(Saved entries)

────────────────

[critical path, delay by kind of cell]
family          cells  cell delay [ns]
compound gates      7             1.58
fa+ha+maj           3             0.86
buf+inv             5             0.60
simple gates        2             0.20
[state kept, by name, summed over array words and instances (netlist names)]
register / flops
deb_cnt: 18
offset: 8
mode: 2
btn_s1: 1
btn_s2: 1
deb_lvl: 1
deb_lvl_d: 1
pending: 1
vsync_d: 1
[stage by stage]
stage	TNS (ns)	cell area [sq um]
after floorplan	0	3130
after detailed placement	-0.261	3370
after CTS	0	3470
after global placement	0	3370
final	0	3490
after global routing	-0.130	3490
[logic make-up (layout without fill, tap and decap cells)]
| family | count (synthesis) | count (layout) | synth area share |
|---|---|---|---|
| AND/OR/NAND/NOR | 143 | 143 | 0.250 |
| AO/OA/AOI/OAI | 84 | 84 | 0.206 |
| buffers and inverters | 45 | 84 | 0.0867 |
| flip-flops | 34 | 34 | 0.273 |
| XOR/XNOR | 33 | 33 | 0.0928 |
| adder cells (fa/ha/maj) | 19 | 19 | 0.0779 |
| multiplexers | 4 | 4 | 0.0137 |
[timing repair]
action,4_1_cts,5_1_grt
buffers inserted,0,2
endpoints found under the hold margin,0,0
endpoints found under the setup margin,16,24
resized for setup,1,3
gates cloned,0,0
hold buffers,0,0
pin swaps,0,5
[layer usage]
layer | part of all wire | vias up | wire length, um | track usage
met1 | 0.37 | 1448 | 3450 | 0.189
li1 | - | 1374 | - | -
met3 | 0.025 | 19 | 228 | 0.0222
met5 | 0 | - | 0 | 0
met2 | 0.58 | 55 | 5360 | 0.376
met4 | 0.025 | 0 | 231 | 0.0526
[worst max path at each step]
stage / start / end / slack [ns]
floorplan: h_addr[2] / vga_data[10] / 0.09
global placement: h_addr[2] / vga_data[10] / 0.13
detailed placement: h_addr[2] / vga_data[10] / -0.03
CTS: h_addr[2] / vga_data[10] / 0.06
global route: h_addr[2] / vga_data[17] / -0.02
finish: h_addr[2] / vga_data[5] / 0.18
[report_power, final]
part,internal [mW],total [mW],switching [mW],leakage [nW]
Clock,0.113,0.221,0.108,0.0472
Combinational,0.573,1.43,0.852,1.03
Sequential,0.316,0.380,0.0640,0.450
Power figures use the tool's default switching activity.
`src/rtl/dino_pkg.sv`:
```
// Shared types and default geometry for the dino runner: jump FSM states and
// the default physics constants used by the renderer and collision logic.
package dino_pkg;

  typedef enum logic [1:0] {
    GROUND = 2'd0,
    RISE   = 2'd1,
    FALL   = 2'd2
  } dino_state_t;

  localparam int unsigned DINO_Y_W     = 8;
  localparam int unsigned DINO_V_W     = 6;
  localparam int unsigned DINO_TICK_DIV = 60000;
  localparam int unsigned DINO_GROUND_Y = 181;
  localparam int unsigned DINO_MIN_Y    = 0;
  localparam int unsigned DINO_JUMP_V   = 10;
  localparam int unsigned DINO_CUT_V    = 3;
  localparam int unsigned DINO_GRAVITY  = 1;
  localparam int unsigned DINO_MAX_FALL = 15;

endpackage

```
`src/rtl/dino_tick_gen.sv`:
```
// Free-running physics tick: one-cycle strobe every TICK_DIV clocks.
module dino_tick_gen #(
  parameter int unsigned TICK_DIV = 60000
) (
  input  logic clk,
  input  logic nRst,
  output logic tick
);

  localparam int unsigned          CNT_W = $clog2(TICK_DIV);
  localparam logic [CNT_W-1:0]     LAST  = CNT_W'(TICK_DIV - 1);

  logic [CNT_W-1:0] r_cnt;

  // NOTE: sequential state uses non-blocking assignments so every register
  // samples pre-edge values, regardless of process ordering in simulation.
  always_ff @(posedge clk or negedge nRst) begin
    if (!nRst) begin
      r_cnt <= '0;
    end else if (r_cnt == LAST) begin
      r_cnt <= '0;
    end else begin
      r_cnt <= r_cnt + CNT_W'(1);
    end
  end

  assign tick = (r_cnt == LAST);

endmodule

```
`src/rtl/dino_jump_ctrl.sv`:
```
// Jump-physics controller: button/duck in, sprite Y out. Rise with variable
// height cut, ceiling clamp, gravity fall with duck fast-fall, landing strobe.
module dino_jump_ctrl
  import dino_pkg::*;
#(
  parameter int unsigned Y_W      = DINO_Y_W,
  parameter int unsigned V_W      = DINO_V_W,
  parameter int unsigned TICK_DIV = DINO_TICK_DIV,
  parameter int unsigned GROUND_Y = DINO_GROUND_Y,
  parameter int unsigned MIN_Y    = DINO_MIN_Y,
  parameter int unsigned JUMP_V   = DINO_JUMP_V,
  parameter int unsigned CUT_V    = DINO_CUT_V,
  parameter int unsigned GRAVITY  = DINO_GRAVITY,
  parameter int unsigned MAX_FALL = DINO_MAX_FALL
) (
  input  logic           clk,
  input  logic           nRst,
  input  logic           button,
  input  logic           duck,
  output logic [Y_W-1:0] dinoY,
  output logic           airborne,
  output logic           ducking,
  output logic           land_pulse
);

  localparam logic [Y_W-1:0] GROUND_Y_C = Y_W'(GROUND_Y);
  localparam logic [Y_W-1:0] MIN_Y_C    = Y_W'(MIN_Y);
  localparam logic [V_W-1:0] JUMP_V_C   = V_W'(JUMP_V);
  localparam logic [V_W-1:0] CUT_V_C    = V_W'(CUT_V);
  localparam logic [V_W-1:0] GRAVITY_C  = V_W'(GRAVITY);
  localparam logic [V_W-1:0] MAX_FALL_C = V_W'(MAX_FALL);
  localparam logic [V_W:0]   G_NORM     = (V_W+1)'(GRAVITY);
  localparam logic [V_W:0]   G_FAST     = (V_W+1)'(2 * GRAVITY);

  dino_state_t     r_state, w_state_nxt;
  logic [Y_W-1:0]  r_y, w_y_nxt;
  logic [V_W-1:0]  r_vup, w_vup_nxt;
  logic [V_W-1:0]  r_vdn, w_vdn_nxt;
  logic            r_btn_q;
  logic            r_land, w_land_nxt;

  logic            w_tick;
  logic            w_jump_req;
  logic [V_W-1:0]  w_vup_eff;
  logic signed [Y_W:0] w_ny_rise;
  logic            w_ceil_hit;
  logic [Y_W:0]    w_ny_fall;
  logic [V_W:0]    w_vdn_sum;
  logic [V_W-1:0]  w_vdn_sat;

  dino_tick_gen #(
    .TICK_DIV (TICK_DIV)
  ) u_tick (
    .clk  (clk),
    .nRst (nRst),
    .tick (w_tick)
  );

  assign w_jump_req = button & ~r_btn_q;

  // Early release caps the rise; a coincident tick already sees the capped value.
  assign w_vup_eff  = (!button && (r_vup > CUT_V_C)) ? CUT_V_C : r_vup;

  assign w_ny_rise  = $signed({1'b0, r_y}) - $signed((Y_W+1)'(w_vup_eff));
  assign w_ceil_hit = w_ny_rise < $signed({1'b0, MIN_Y_C});
  assign w_ny_fall  = {1'b0, r_y} + (Y_W+1)'(r_vdn);
  assign w_vdn_sum  = {1'b0, r_vdn} + (duck ? G_FAST : G_NORM);
  assign w_vdn_sat  = (w_vdn_sum > {1'b0, MAX_FALL_C}) ? MAX_FALL_C : w_vdn_sum[V_W-1:0];

  always_ff @(posedge clk or negedge nRst) begin
    if (!nRst) begin
      r_state <= GROUND;
      r_y     <= GROUND_Y_C;
      r_vup   <= '0;
      r_vdn   <= '0;
      r_btn_q <= 1'b0;
      r_land  <= 1'b0;
    end else begin
      r_state <= w_state_nxt;
      r_y     <= w_y_nxt;
      r_vup   <= w_vup_nxt;
      r_vdn   <= w_vdn_nxt;
      r_btn_q <= button;
      r_land  <= w_land_nxt;
    end
  end

  // NOTE: every signal written here gets a default first, so no path can
  // leave it unassigned and infer a latch.
  always_comb begin
    w_state_nxt = r_state;
    w_y_nxt     = r_y;
    w_vup_nxt   = r_vup;
    w_vdn_nxt   = r_vdn;
    w_land_nxt  = 1'b0;

    unique case (r_state)
      GROUND: begin
        if (!duck && w_jump_req) begin
          w_state_nxt = RISE;
          w_vup_nxt   = JUMP_V_C;
        end
      end

      RISE: begin
        w_vup_nxt = w_vup_eff;
        if (w_tick) begin
          if (w_ceil_hit) begin
            w_y_nxt     = MIN_Y_C;
            w_state_nxt = FALL;
            w_vup_nxt   = '0;
            w_vdn_nxt   = GRAVITY_C;
          end else begin
            w_y_nxt = w_ny_rise[Y_W-1:0];
            if (w_vup_eff <= GRAVITY_C) begin
              w_state_nxt = FALL;
              w_vup_nxt   = '0;
              w_vdn_nxt   = GRAVITY_C;
            end else begin
              w_vup_nxt = w_vup_eff - GRAVITY_C;
            end
          end
        end
      end

      FALL: begin
        if (w_tick) begin
          if (w_ny_fall >= {1'b0, GROUND_Y_C}) begin
            w_y_nxt     = GROUND_Y_C;
            w_state_nxt = GROUND;
            w_vdn_nxt   = '0;
            w_land_nxt  = 1'b1;
          end else begin
            w_y_nxt   = w_ny_fall[Y_W-1:0];
            w_vdn_nxt = w_vdn_sat;
          end
        end
      end

      default: w_state_nxt = GROUND;
    endcase
  end

  assign dinoY      = r_y;
  assign airborne   = (r_state == RISE) || (r_state == FALL);
  assign ducking    = (r_state == GROUND) && duck;
  assign land_pulse = r_land;

endmodule

```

────────────────

What to do:
Nothing but the lines from the top of the entries above through the line with "[logic make-up (layout" should be set down, each exactly as written.

Solution to this problem:
[critical path, delay by kind of cell]
family          cells  cell delay [ns]
compound gates      7             1.58
fa+ha+maj           3             0.86
buf+inv             5             0.60
simple gates        2             0.20
[state kept, by name, summed over array words and instances (netlist names)]
register / flops
deb_cnt: 18
offset: 8
mode: 2
btn_s1: 1
btn_s2: 1
deb_lvl: 1
deb_lvl_d: 1
pending: 1
vsync_d: 1
[stage by stage]
stage	TNS (ns)	cell area [sq um]
after floorplan	0	3130
after detailed placement	-0.261	3370
after CTS	0	3470
after global placement	0	3370
final	0	3490
after global routing	-0.130	3490
[logic make-up (layout without fill, tap and decap cells)]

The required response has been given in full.